Complex Identities in Contemporary Animated Cinema between Posthumanism and Ecocriticism
Keywords:
Animation, Posthumanism, Identity, Ecocriticism, AgencyAbstract
This paper shows how animation emerged as a suitable medium for depicting hybrid identities between human and non-human beings. It also shows how animation was an important resource for developing an ecocritical imaginary and ethics that rejected oppositional dualisms and the paradigm of the exceptional human. The first section outlines the rigid and ʻproprietaryʼ conception of identity and shows how this has contributed to the consolidation of human supremacy over the environment and the non-human. The second paragraph analyses examples of flexible identities based on relationships, hybridisation and change and shows how this kind of identity has contributed to the development of new ecologies. The third section outlines the characteristics of identity in the contemporary posthumanist and ecocritical framework based on sympoietic and interspecies constructions of networks of biological data, personal decisions, conscious and unconscious desires, relations and hybridisations.
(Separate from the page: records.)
--- src/hdl/swtm_pkg.sv ---
package swtm_pkg;

    // Field and register widths
    localparam int NOW_W    = 32;
    localparam int BYTES_W  = 31;
    localparam int SUM_W    = 32;
    localparam int RATE_W   = 32;
    localparam int SPAN_W   = 16;
    localparam int BWIDTH_W = 10;
    localparam int WINDOW_W = 16;

    // Configuration register indexes
    localparam int CFG_IDX_W = 1;
    localparam logic [CFG_IDX_W-1:0] CFG_BUCKET_WIDTH = 1'b0;
    localparam logic [CFG_IDX_W-1:0] CFG_WINDOW       = 1'b1;
    localparam int CFG_DATA_W = 16;

    // Register reset values
    localparam logic [BWIDTH_W-1:0] BUCKET_WIDTH_RST = 10'd100;
    localparam logic [WINDOW_W-1:0] WINDOW_RST       = 16'd2000;

    // Bucket store depth default
    localparam int MAX_BUCKETS_DEF = 32;

    // Rate scaling and the shared serial divider
    localparam int MS_PER_S_W = 10;
    localparam logic [MS_PER_S_W-1:0] MS_PER_S = 10'd1000;
    localparam int DIV_W      = SUM_W + MS_PER_S_W;
    localparam int DIVISOR_W  = 16;
    localparam int DIV_CNT_W  = $clog2(DIV_W + 1);
    localparam logic [DIV_CNT_W-1:0] DIV_STEPS = DIV_CNT_W'(DIV_W);

    // Controller states
    typedef enum logic [3:0] {
        ST_IDLE,
        ST_QUANT,
        ST_BUCKET,
        ST_SCAN_RD,
        ST_SCAN_CHK,
        ST_MULT,
        ST_RATE_GO,
        ST_RATE,
        ST_DONE
    } t_state;

    // Commands from the controller to the datapath
    typedef struct packed {
        logic capture;     // latch input beat, start quantizing, read newest bucket
        logic bucket_upd;  // merge into newest bucket or open a new one
        logic rd_scan;     // read the bucket under the scan pointer
        logic scan_step;   // count the bucket just read and step back
        logic mult;        // scale the sum to bytes per second, retire old buckets
        logic div_rate;    // start the rate division
        logic out_load;    // load the result register
    } t_ctrl_cmd;

    // Status from the datapath to the controller
    typedef struct packed {
        logic div_done;
        logic scan_end;
        logic too_old;
        logic span_zero;
        logic out_free;
    } t_ctrl_sts;

endpackage
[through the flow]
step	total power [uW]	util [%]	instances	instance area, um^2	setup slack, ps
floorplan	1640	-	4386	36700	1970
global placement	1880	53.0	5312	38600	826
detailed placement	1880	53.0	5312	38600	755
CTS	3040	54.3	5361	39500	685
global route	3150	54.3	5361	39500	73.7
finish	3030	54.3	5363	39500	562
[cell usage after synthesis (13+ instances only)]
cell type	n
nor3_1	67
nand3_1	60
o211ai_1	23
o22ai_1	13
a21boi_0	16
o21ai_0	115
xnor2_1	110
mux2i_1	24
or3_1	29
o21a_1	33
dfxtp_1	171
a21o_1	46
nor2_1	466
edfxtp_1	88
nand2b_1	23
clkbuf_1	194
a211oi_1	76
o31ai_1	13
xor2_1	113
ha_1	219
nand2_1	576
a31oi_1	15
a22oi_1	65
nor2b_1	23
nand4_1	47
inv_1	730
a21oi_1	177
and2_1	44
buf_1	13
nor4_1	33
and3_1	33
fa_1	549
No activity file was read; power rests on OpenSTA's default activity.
`src/rtl/core/sung_pkg.sv`:
```
// shared types, constants and register codes of the super ugly number generator
`default_nettype none

package sung_pkg;

  localparam int PRIME_SLOTS      = 6;
  localparam int PRIME_W          = 16;
  localparam int VALUE_W          = 31;
  localparam int PROD_W           = VALUE_W + PRIME_W;
  localparam int POS_W            = 11;
  localparam int COUNT_W          = 3;
  localparam int CFG_IDX_W        = 3;
  localparam int CFG_DATA_W       = 16;
  localparam int DEF_MAX_POSITION = 1024;
  localparam int DEF_MAX_PRIMES   = 6;

  localparam logic [VALUE_W-1:0] SAT_LIMIT = 31'h7FFF_FFFF;

  localparam logic [COUNT_W-1:0] RST_PRIME_COUNT = 3'd3;
  localparam logic [PRIME_W-1:0] RST_PRIME [PRIME_SLOTS] = '{
    16'd2, 16'd3, 16'd5, 16'd7, 16'd11, 16'd13
  };

  typedef enum logic [CFG_IDX_W-1:0] {
    REG_PRIME_COUNT = 3'd0,
    REG_PRIME_0     = 3'd1,
    REG_PRIME_1     = 3'd2,
    REG_PRIME_2     = 3'd3,
    REG_PRIME_3     = 3'd4,
    REG_PRIME_4     = 3'd5,
    REG_PRIME_5     = 3'd6
  } sung_reg_e;

  typedef enum logic [3:0] {
    ST_IDLE,
    ST_INIT,
    ST_READ,
    ST_MUL,
    ST_CMP,
    ST_WRITE,
    ST_FETCH,
    ST_LOAD,
    ST_ZERO
  } sung_state_e;

  typedef struct packed {
    logic init;
    logic rd_ptr;
    logic mul;
    logic cmp;
    logic write_elem;
    logic rd_final;
    logic load_out;
    logic load_zero;
  } sung_cmd_t;

endpackage

`default_nettype wire

```
`src/rtl/core/sung_ctrl.sv`:
```
// controller: request sequencing, element and prime counters, result handshake
`default_nettype none

module sung_ctrl
  import sung_pkg::*;
#(
  parameter int MAX_POSITION = DEF_MAX_POSITION,
  parameter int MAX_PRIMES   = DEF_MAX_PRIMES,
  localparam int AW = (MAX_POSITION > 1) ? $clog2(MAX_POSITION) : 1,
  localparam int JW = (MAX_PRIMES > 1) ? $clog2(MAX_PRIMES) : 1,
  localparam int NW = $clog2(MAX_POSITION + 1)
) (
  input  wire logic               clk_i,
  input  wire logic               rst_ni,
  input  wire logic               in_valid_i,
  output logic                    in_ready_o,
  input  wire logic [POS_W-1:0]   requested_position_i,
  output logic                    out_valid_o,
  input  wire logic               out_ready_i,
  input  wire logic [COUNT_W-1:0] cnt_i,
  output sung_cmd_t               cmd_o,
  output logic [JW-1:0]           j_o,
  output logic [AW-1:0]           idx_o
);

  sung_state_e   state_q, state_d;
  logic [NW-1:0] n_q, n_d;
  logic [NW-1:0] i_q, i_d;
  logic [JW-1:0] j_q, j_d;
  logic          out_valid_q, out_valid_d;
  logic          out_free, last_prime, last_elem;

  assign out_free   = !out_valid_q || out_ready_i;
  assign last_prime = COUNT_W'(j_q) == cnt_i - COUNT_W'(1);
  assign last_elem  = i_q + NW'(1) == n_q;

  // next state
  always_comb begin
    state_d = state_q;
    unique case (state_q)
      ST_IDLE: begin
        if (in_valid_i) begin
          state_d = (requested_position_i == '0) ? ST_ZERO : ST_INIT;
        end
      end
      ST_INIT:  state_d = (n_q == NW'(1)) ? ST_FETCH : ST_READ;
      ST_READ:  state_d = ST_MUL;
      ST_MUL:   state_d = ST_CMP;
      ST_CMP:   state_d = last_prime ? ST_WRITE : ST_READ;
      ST_WRITE: state_d = last_elem ? ST_FETCH : ST_READ;
      ST_FETCH: state_d = ST_LOAD;
      ST_LOAD, ST_ZERO: begin
        if (out_free) begin
          state_d = ST_IDLE;
        end
      end
      default:  state_d = ST_IDLE;
    endcase
  end

  // counters
  always_comb begin
    n_d = n_q;
    i_d = i_q;
    j_d = j_q;
    unique case (state_q)
      ST_IDLE: begin
        if (32'(requested_position_i) > MAX_POSITION) begin
          n_d = NW'(MAX_POSITION);
        end else begin
          n_d = NW'(requested_position_i);
        end
      end
      ST_INIT: begin
        i_d = NW'(1);
        j_d = '0;
      end
      ST_CMP:   j_d = last_prime ? '0 : j_q + JW'(1);
      ST_WRITE: i_d = i_q + NW'(1);
      default: begin
      end
    endcase
  end

  // outputs
  always_comb begin
    cmd_o      = '0;
    in_ready_o = 1'b0;
    idx_o      = i_q[AW-1:0];
    unique case (state_q)
      ST_IDLE: in_ready_o = 1'b1;
      ST_INIT: begin
        cmd_o.init = 1'b1;
        idx_o      = '0;
      end
      ST_READ:  cmd_o.rd_ptr     = 1'b1;
      ST_MUL:   cmd_o.mul        = 1'b1;
      ST_CMP:   cmd_o.cmp        = 1'b1;
      ST_WRITE: cmd_o.write_elem = 1'b1;
      ST_FETCH: begin
        cmd_o.rd_final = 1'b1;
        idx_o          = AW'(n_q - NW'(1));
      end
      ST_LOAD:  cmd_o.load_out  = out_free;
      ST_ZERO:  cmd_o.load_zero = out_free;
      default: begin
      end
    endcase
  end

  always_comb begin
    out_valid_d = out_valid_q;
    if (cmd_o.load_out || cmd_o.load_zero) begin
      out_valid_d = 1'b1;
    end else if (out_ready_i) begin
      out_valid_d = 1'b0;
    end
  end

  always_ff @(posedge clk_i or negedge rst_ni) begin
    if (!rst_ni) begin
      state_q     <= ST_IDLE;
      n_q         <= '0;
      i_q         <= '0;
      j_q         <= '0;
      out_valid_q <= 1'b0;
    end else begin
      state_q     <= state_d;
      n_q         <= n_d;
      i_q         <= i_d;
      j_q         <= j_d;
      out_valid_q <= out_valid_d;
    end
  end

  assign out_valid_o = out_valid_q;
  assign j_o         = j_q;

endmodule

`default_nettype wire

```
The final paragraph attributes to the poietic and metamorphic power of animation its effectiveness in representing these posthumanist identities, in showing the agency of non-human beings and in soliciting a fully ecocritical ecological sensitivity, in that it rejects clear-cut oppositions and human exceptionalism by aiming for a radically new way of conceiving human beings, nature, technology and their relationships.